I think it is useful, I just don't know if it is going to be useful for the time it takes to do. However, some chunk of that seems like it's already been done. But beyond all that median seems like the right gauge for me. I assume the number will be calculated correctly so that if an article is 5 days old the other 25 days are null not 0.

@Barkeep49 Thanks for the feedback! We're proposing this alternative because we don't think it will take a very long time, especially compared to the original request. And, yes, the calculation of the median would depend on when the article was created. If the article was created less than 30 days ago, the calculation would be based on the date of creation rather than from 30 days total.

I'm not sure that this is useful at all. It's not something that will help me with my patrolling. Maybe I'm missing something, but a new page, unpatrolled and thus non indexed, shouldn't have any page views except by its creator and/or reviewers.

I am also concerned that every new piece of page meta information we now start adding to the entries in the feed will not only introduce clutter to add to a patroller's bewilderment - I'm thinking here in terms related to Banner Blindness, a phenomenon well researched by information scientists, well before the advent of the Internet.
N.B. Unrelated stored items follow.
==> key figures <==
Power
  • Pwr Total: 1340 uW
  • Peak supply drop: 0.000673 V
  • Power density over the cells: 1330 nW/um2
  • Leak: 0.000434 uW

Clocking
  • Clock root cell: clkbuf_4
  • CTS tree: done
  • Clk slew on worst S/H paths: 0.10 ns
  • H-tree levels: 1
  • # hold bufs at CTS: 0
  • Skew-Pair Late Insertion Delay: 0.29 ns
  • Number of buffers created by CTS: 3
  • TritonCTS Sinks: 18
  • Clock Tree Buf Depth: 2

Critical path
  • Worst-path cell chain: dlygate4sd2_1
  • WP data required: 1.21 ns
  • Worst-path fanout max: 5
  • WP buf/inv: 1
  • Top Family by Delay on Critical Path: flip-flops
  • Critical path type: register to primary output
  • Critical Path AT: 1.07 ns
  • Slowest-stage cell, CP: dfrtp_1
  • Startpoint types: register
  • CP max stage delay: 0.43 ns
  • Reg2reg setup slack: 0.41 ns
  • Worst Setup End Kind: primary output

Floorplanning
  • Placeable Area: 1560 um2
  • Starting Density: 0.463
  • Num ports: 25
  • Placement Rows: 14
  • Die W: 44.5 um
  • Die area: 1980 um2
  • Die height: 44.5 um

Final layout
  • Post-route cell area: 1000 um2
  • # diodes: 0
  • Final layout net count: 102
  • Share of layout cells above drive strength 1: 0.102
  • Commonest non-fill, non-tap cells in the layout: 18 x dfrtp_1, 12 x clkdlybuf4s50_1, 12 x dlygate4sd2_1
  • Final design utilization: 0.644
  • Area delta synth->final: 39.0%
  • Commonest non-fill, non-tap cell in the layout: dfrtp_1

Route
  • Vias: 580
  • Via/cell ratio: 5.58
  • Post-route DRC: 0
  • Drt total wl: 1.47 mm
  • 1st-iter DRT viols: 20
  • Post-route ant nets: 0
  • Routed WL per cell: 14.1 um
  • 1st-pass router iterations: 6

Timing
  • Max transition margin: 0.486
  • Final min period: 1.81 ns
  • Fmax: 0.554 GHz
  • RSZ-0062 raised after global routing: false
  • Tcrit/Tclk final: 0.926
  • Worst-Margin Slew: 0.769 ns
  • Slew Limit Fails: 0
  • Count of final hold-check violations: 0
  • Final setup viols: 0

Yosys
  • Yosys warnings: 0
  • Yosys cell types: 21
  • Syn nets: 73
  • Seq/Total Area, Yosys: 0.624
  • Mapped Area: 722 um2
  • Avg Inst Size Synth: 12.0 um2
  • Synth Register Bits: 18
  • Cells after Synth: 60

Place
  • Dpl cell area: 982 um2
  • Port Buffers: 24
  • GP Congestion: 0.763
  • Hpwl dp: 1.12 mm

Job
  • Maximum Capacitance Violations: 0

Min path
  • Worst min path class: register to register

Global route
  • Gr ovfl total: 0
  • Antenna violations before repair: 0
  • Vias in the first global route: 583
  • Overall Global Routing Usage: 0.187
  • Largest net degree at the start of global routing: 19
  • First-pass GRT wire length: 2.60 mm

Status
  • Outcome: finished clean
==> src/rtl/nonce_dispatcher.sv <==
// Nonce sweep controller for a double-SHA256 header hasher: issues nonce-stamped headers, compares digests to target.
// Optional NONCE_DISPATCH_HASH_CAPTURE_EN adds a found_hash output holding the winning digest.
module nonce_dispatcher #(
    parameter int unsigned DEPTH = 8,
    parameter int unsigned CNT_W = 32
) (
    input  logic               clk,
    input  logic               rst,
    input  logic               start,
    input  logic               abort,
    input  logic [639:0]       template,
    input  logic [255:0]       target,
    input  logic [31:0]        nonce_first,
    input  logic [31:0]        nonce_last,
    output logic [639:0]       hdr_out,
    output logic               hdr_valid,
    input  logic               hdr_ready,
    input  logic [255:0]       hash_in,
    input  logic               hash_valid,
    output logic               busy,
    output logic               done,
    output logic               found,
    output logic [31:0]        found_nonce,
    output logic [CNT_W-1:0]   hash_count,
    output logic               protocol_err
`ifdef NONCE_DISPATCH_HASH_CAPTURE_EN
    ,
    output logic [255:0]       found_hash
`endif
);

    localparam int unsigned AW = (DEPTH > 1) ? $clog2(DEPTH) : 1;
    localparam int unsigned IW = $clog2(DEPTH + 1);

    typedef enum logic [1:0] {IDLE, RUN, DRAIN, DONE} state_t;

    state_t          state, next_state;
    logic [639:32]   tmpl_q;
    logic [255:0]    target_q;
    logic [31:0]     last_q;
    logic [31:0]     cur_nonce;
    logic            issued_all;
    logic [31:0]     fifo [DEPTH];
    logic [AW-1:0]   wr_ptr, rd_ptr;
    logic [IW-1:0]   inflight;
    logic            issue, ret, hit;
    logic            unused_nonce_slot;

    assign unused_nonce_slot = ^template[31:0];

    assign hdr_out = {tmpl_q, cur_nonce[7:0], cur_nonce[15:8], cur_nonce[23:16], cur_nonce[31:24]};

    always_ff @(posedge clk) begin
        if (rst) state <= IDLE;
        else     state <= next_state;
    end

    always_comb begin
        next_state = state;
        hdr_valid  = 1'b0;
        busy       = 1'b0;
        done       = 1'b0;
        // inflight is only non-zero in RUN/DRAIN, so any accepted digest is a FIFO pop
        ret        = hash_valid && (inflight != '0);
        hit        = 1'b0;
        case (state)
            IDLE: begin
                if (start) next_state = RUN;
            end
            RUN: begin
                busy      = 1'b1;
                hdr_valid = !issued_all && (inflight < IW'(DEPTH));
                hit       = ret && (hash_in <= target_q);
                if (hit || abort)                        next_state = DRAIN;
                else if (issued_all && inflight == '0)   next_state = DONE;
            end
            DRAIN: begin
                busy = 1'b1;
                if (inflight == '0) next_state = found ? DONE : IDLE;
            end
            DONE: begin
                done       = 1'b1;
                next_state = IDLE;
            end
            default: next_state = IDLE;
        endcase
        issue = hdr_valid && hdr_ready;
    end

    always_ff @(posedge clk) begin
        if (issue) fifo[wr_ptr] <= cur_nonce;
    end

    always_ff @(posedge clk) begin
        if (rst) begin
            tmpl_q       <= '0;
            target_q     <= '0;
            last_q       <= '0;
            cur_nonce    <= '0;
            issued_all   <= 1'b0;
            wr_ptr       <= '0;
            rd_ptr       <= '0;
            inflight     <= '0;
            found        <= 1'b0;
            found_nonce  <= '0;
            hash_count   <= '0;
            protocol_err <= 1'b0;
        end else begin
            if (state == IDLE && start) begin
                tmpl_q       <= template[639:32];
                target_q     <= target;
                last_q       <= nonce_last;
                cur_nonce    <= nonce_first;
                issued_all   <= 1'b0;
                found        <= 1'b0;
                found_nonce  <= '0;
                hash_count   <= '0;
                protocol_err <= 1'b0;
            end
            if (issue) begin
                wr_ptr    <= (wr_ptr == AW'(DEPTH - 1)) ? '0 : wr_ptr + 1'b1;
                cur_nonce <= cur_nonce + 32'd1;
                if (cur_nonce == last_q) issued_all <= 1'b1;
            end
            if (ret) begin
                rd_ptr <= (rd_ptr == AW'(DEPTH - 1)) ? '0 : rd_ptr + 1'b1;
                if (hash_count != '1) hash_count <= hash_count + 1'b1;
            end
            if (issue && !ret)      inflight <= inflight + 1'b1;
            else if (!issue && ret) inflight <= inflight - 1'b1;
            if (hit) begin
                found       <= 1'b1;
                found_nonce <= fifo[rd_ptr];
            end
            // a stray digest that coincides with start still leaves the error set
            if (hash_valid && inflight == '0) protocol_err <= 1'b1;
        end
    end

`ifdef NONCE_DISPATCH_HASH_CAPTURE_EN
    always_ff @(posedge clk) begin
        if (rst)                        found_hash <= '0;
        else if (state == IDLE && start) found_hash <= '0;
        else if (hit)                   found_hash <= hash_in;
    end
`endif

endmodule
<file path="config.mk">
export PLATFORM = sky130hd
export DESIGN_NAME = fetch_sequencer_flat
export DESIGN_NICKNAME = d
export VERILOG_FILES = /design/src/rtl/fetch_sequencer_pkg.sv /design/src/rtl/fetch_sequencer_if.sv /design/src/rtl/fetch_sequencer_load_use_detect.sv /design/src/rtl/fetch_sequencer.sv /design/src/flat_wrapper.sv
export SDC_FILE = /design/constraint.sdc
export NUM_CORES = 1
export LEC_CHECK = 0
export ABC_AREA = 0
export CELL_PAD_IN_SITES_DETAIL_PLACEMENT = 2
export CELL_PAD_IN_SITES_GLOBAL_PLACEMENT = 2
export CORE_ASPECT_RATIO = 1.75
export CORE_UTILIZATION = 33
export CTS_CLUSTER_DIAMETER = 40
export DETAILED_ROUTE_END_ITERATION = 16
export GPL_TIMING_DRIVEN = 0
export PLACE_DENSITY = 0.95
export REMOVE_ABC_BUFFERS = 1
export SLEW_MARGIN = 15
export SYNTH_ARGS = -nofsm -noshare
export SYNTH_HDL_FRONTEND = slang
export SYNTH_HIERARCHICAL = 1
export SYNTH_SLANG_ARGS = --single-unit
</file>
<file path="constraint.sdc">
create_clock -name clk -period 4 [get_ports clk]
set_clock_uncertainty 0.15 [all_clocks]
set_input_delay 0.8 -clock clk [delete_from_list [all_inputs] [get_ports clk]]
set_output_delay 0.8 -clock clk [all_outputs]
set_load 0.03 [all_outputs]
</file>
<file path="src/rtl/fetch_sequencer_pkg.sv">
// Shared constants, instruction field helpers and state encoding for the fetch sequencer.
// Field positions and opcode values define the 24-bit instruction format of the 8-bit core.
package fetch_sequencer_pkg;

  localparam int PC_W  = 8;
  localparam int INS_W = 24;
  localparam int REG_W = 5;

  localparam logic [INS_W-1:0] NOP = 24'h000000;

  localparam int OPC_LSB  = 19;
  localparam int DEST_LSB = 14;
  localparam int SRCA_LSB = 9;
  localparam int SRCB_LSB = 4;
  localparam int TGT_LSB  = 1;

  localparam logic [4:0] OP_JMP       = 5'b11000;
  localparam logic [4:0] OP_CJMP_MASK = 5'b11100;
  localparam logic [4:0] OP_CJMP_VAL  = 5'b11100;
  localparam logic [4:0] OP_LD        = 5'b10100;

  typedef logic [REG_W-1:0] reg_t;
  typedef logic [PC_W-1:0]  pc_t;
  typedef logic [INS_W-1:0] ins_t;

  typedef enum logic [1:0] {
    ST_RUN     = 2'd0,
    ST_LD_CHK  = 2'd1,
    ST_BR_WAIT = 2'd2
  } state_e;

  typedef enum logic [1:0] {
    K_OTHER,
    K_JMP,
    K_CJMP,
    K_LD
  } kind_e;

  function automatic logic [4:0] f_opcode(input ins_t ins);
    return ins[OPC_LSB +: 5];
  endfunction

  function automatic reg_t f_dest(input ins_t ins);
    return ins[DEST_LSB +: REG_W];
  endfunction

  function automatic reg_t f_src_a(input ins_t ins);
    return ins[SRCA_LSB +: REG_W];
  endfunction

  function automatic reg_t f_src_b(input ins_t ins);
    return ins[SRCB_LSB +: REG_W];
  endfunction

  function automatic pc_t f_target(input ins_t ins);
    return ins[TGT_LSB +: PC_W];
  endfunction

  function automatic kind_e f_classify(input ins_t ins);
    logic [4:0] opc;
    opc = f_opcode(ins);
    if (opc == OP_JMP)                              return K_JMP;
    else if ((opc & OP_CJMP_MASK) == OP_CJMP_VAL)   return K_CJMP;
    else if (opc == OP_LD)                          return K_LD;
    else                                            return K_OTHER;
  endfunction

endpackage

</file>
<file path="src/rtl/fetch_sequencer_if.sv">
// Fetch-side bundle: instruction memory read, branch resolution from execute,
// and the IF/ID register outputs toward the dependency-check stage.
interface fetch_sequencer_if
  import fetch_sequencer_pkg::*;
#(
  parameter int CNT_W = 16
);
  logic             run;
  logic [INS_W-1:0] ins_in;
  logic             br_resolved;
  logic             br_taken;
  logic [PC_W-1:0]  pc;
  logic [INS_W-1:0] ins_out;
  logic             ins_valid;
  logic             stall;
  logic [CNT_W-1:0] stall_cnt;

  modport slave (
    input  run, ins_in, br_resolved, br_taken,
    output pc, ins_out, ins_valid, stall, stall_cnt
  );

  modport master (
    output run, ins_in, br_resolved, br_taken,
    input  pc, ins_out, ins_valid, stall, stall_cnt
  );
endinterface

</file>
<file path="src/rtl/fetch_sequencer_load_use_detect.sv">
// Load-use hazard: the instruction being fetched reads the register the previous load writes.
module load_use_detect
  import fetch_sequencer_pkg::*;
(
  input  reg_t held_dest,
  input  reg_t src_a,
  input  reg_t src_b,
  output logic hazard
);
  assign hazard = (src_a == held_dest) || (src_b == held_dest);
endmodule

</file>
<file path="src/rtl/fetch_sequencer.sv">
// Program counter and fetch controller: issues imem[pc] into the IF/ID register,
// handling jumps, conditional-jump waits, one-cycle load-use bubbles and a stall counter.
module fetch_sequencer
  import fetch_sequencer_pkg::*;
#(
  parameter int CNT_W = 16
) (
  input  logic             clk,
  input  logic             reset,
  fetch_sequencer_if.slave bus
);

  state_e           state_q,     state_d;
  pc_t              pc_q,        pc_d;
  ins_t             ins_out_q,   ins_out_d;
  logic             ins_valid_q, ins_valid_d;
  logic             stall_q,     stall_d;
  logic [CNT_W-1:0] cnt_q,       cnt_d;
  pc_t              tgt_q,       tgt_d;
  reg_t             ld_dest_q,   ld_dest_d;

  logic  hazard;
  logic  issue;
  logic  bubble;
  kind_e kind;
  pc_t   pc_inc;

  load_use_detect u_load_use (
    .held_dest (ld_dest_q),
    .src_a     (f_src_a(bus.ins_in)),
    .src_b     (f_src_b(bus.ins_in)),
    .hazard    (hazard)
  );

  assign kind   = f_classify(bus.ins_in);
  assign pc_inc = pc_q + PC_W'(1);

  // NOTE: every _d gets a default before any branch, so no path can leave it unassigned and infer a latch.
  always_comb begin
    state_d     = state_q;
    pc_d        = pc_q;
    tgt_d       = tgt_q;
    ld_dest_d   = ld_dest_q;
    cnt_d       = cnt_q;
    ins_out_d   = NOP;
    ins_valid_d = 1'b0;
    stall_d     = 1'b0;
    issue       = 1'b0;
    bubble      = 1'b0;

    unique case (state_q)
      ST_RUN:    issue = bus.run;
      ST_LD_CHK: begin
        if (bus.run) begin
          if (hazard) begin
            bubble  = 1'b1;
            state_d = ST_RUN;
          end else begin
            issue = 1'b1;
          end
        end
      end
      ST_BR_WAIT: begin
        bubble = bus.run;
        // Resolution is honoured even while frozen so execute never has to re-send it.
        if (bus.br_resolved) begin
          pc_d    = bus.br_taken ? tgt_q : pc_inc;
          state_d = ST_RUN;
        end
      end
      default: state_d = ST_RUN;
    endcase

    if (bubble) begin
      stall_d = 1'b1;
      cnt_d   = (&cnt_q) ? cnt_q : cnt_q + CNT_W'(1);
    end

    if (issue) begin
      ins_out_d   = bus.ins_in;
      ins_valid_d = 1'b1;
      state_d     = ST_RUN;
      unique case (kind)
        K_JMP:  pc_d = f_target(bus.ins_in);
        K_CJMP: begin
          tgt_d   = f_target(bus.ins_in);
          state_d = ST_BR_WAIT;
        end
        K_LD: begin
          pc_d      = pc_inc;
          ld_dest_d = f_dest(bus.ins_in);
          state_d   = ST_LD_CHK;
        end
        default: pc_d = pc_inc;
      endcase
    end
  end

  // NOTE: state registers use non-blocking assignments so all flops sample the same pre-edge values.
  always_ff @(posedge clk or posedge reset) begin
    if (reset) begin
      state_q     <= ST_RUN;
      pc_q        <= '0;
      ins_out_q   <= NOP;
      ins_valid_q <= 1'b0;
      stall_q     <= 1'b0;
      cnt_q       <= '0;
      tgt_q       <= '0;
      ld_dest_q   <= '0;
    end else begin
      state_q     <= state_d;
      pc_q        <= pc_d;
      ins_out_q   <= ins_out_d;
      ins_valid_q <= ins_valid_d;
      stall_q     <= stall_d;
      cnt_q       <= cnt_d;
      tgt_q       <= tgt_d;
      ld_dest_q   <= ld_dest_d;
    end
  end

  assign bus.pc        = pc_q;
  assign bus.ins_out   = ins_out_q;
  assign bus.ins_valid = ins_valid_q;
  assign bus.stall     = stall_q;
  assign bus.stall_cnt = cnt_q;

endmodule

</file>
<file path="src/flat_wrapper.sv">
// flat-port wrapper written by rule: the top's interface ports become plain ports
module fetch_sequencer_flat import fetch_sequencer_pkg::*;
#(
  parameter int CNT_W = 16
)
  (clk, reset, bus_run, bus_ins_in, bus_br_resolved, bus_br_taken, bus_pc, bus_ins_out, bus_ins_valid, bus_stall, bus_stall_cnt);
  fetch_sequencer_if #(.CNT_W(CNT_W)) bus_i ();
  input  logic clk;
  input  logic reset;
  input wire logic [$bits(bus_i.run)-1:0] bus_run;
  input wire logic [$bits(bus_i.ins_in)-1:0] bus_ins_in;
  input wire logic [$bits(bus_i.br_resolved)-1:0] bus_br_resolved;
  input wire logic [$bits(bus_i.br_taken)-1:0] bus_br_taken;
  output wire logic [$bits(bus_i.pc)-1:0] bus_pc;
  output wire logic [$bits(bus_i.ins_out)-1:0] bus_ins_out;
  output wire logic [$bits(bus_i.ins_valid)-1:0] bus_ins_valid;
  output wire logic [$bits(bus_i.stall)-1:0] bus_stall;
  output wire logic [$bits(bus_i.stall_cnt)-1:0] bus_stall_cnt;
  assign bus_i.run = bus_run;
  assign bus_i.ins_in = bus_ins_in;
  assign bus_i.br_resolved = bus_br_resolved;
  assign bus_i.br_taken = bus_br_taken;
  assign bus_pc = bus_i.pc;
  assign bus_ins_out = bus_i.ins_out;
  assign bus_ins_valid = bus_i.ins_valid;
  assign bus_stall = bus_i.stall;
  assign bus_stall_cnt = bus_i.stall_cnt;
  fetch_sequencer #(.CNT_W(CNT_W)) u_core (.clk(clk), .reset(reset), .bus(bus_i));
endmodule
</file>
The addition of many more snippets of information may also lead to a slowing down of the loading/rendering of the feed.

This proposal failed to reached consensus, so we'll leave it as an open ticket, if things change at a later date and another team would like to take it on. I'm removing the Community Tech tag from this ticket, as we've now wrapped up the Page Curation Improvements project. More details on the project and its final outcomes can be found on the Page Curation Improvements project page. Thanks!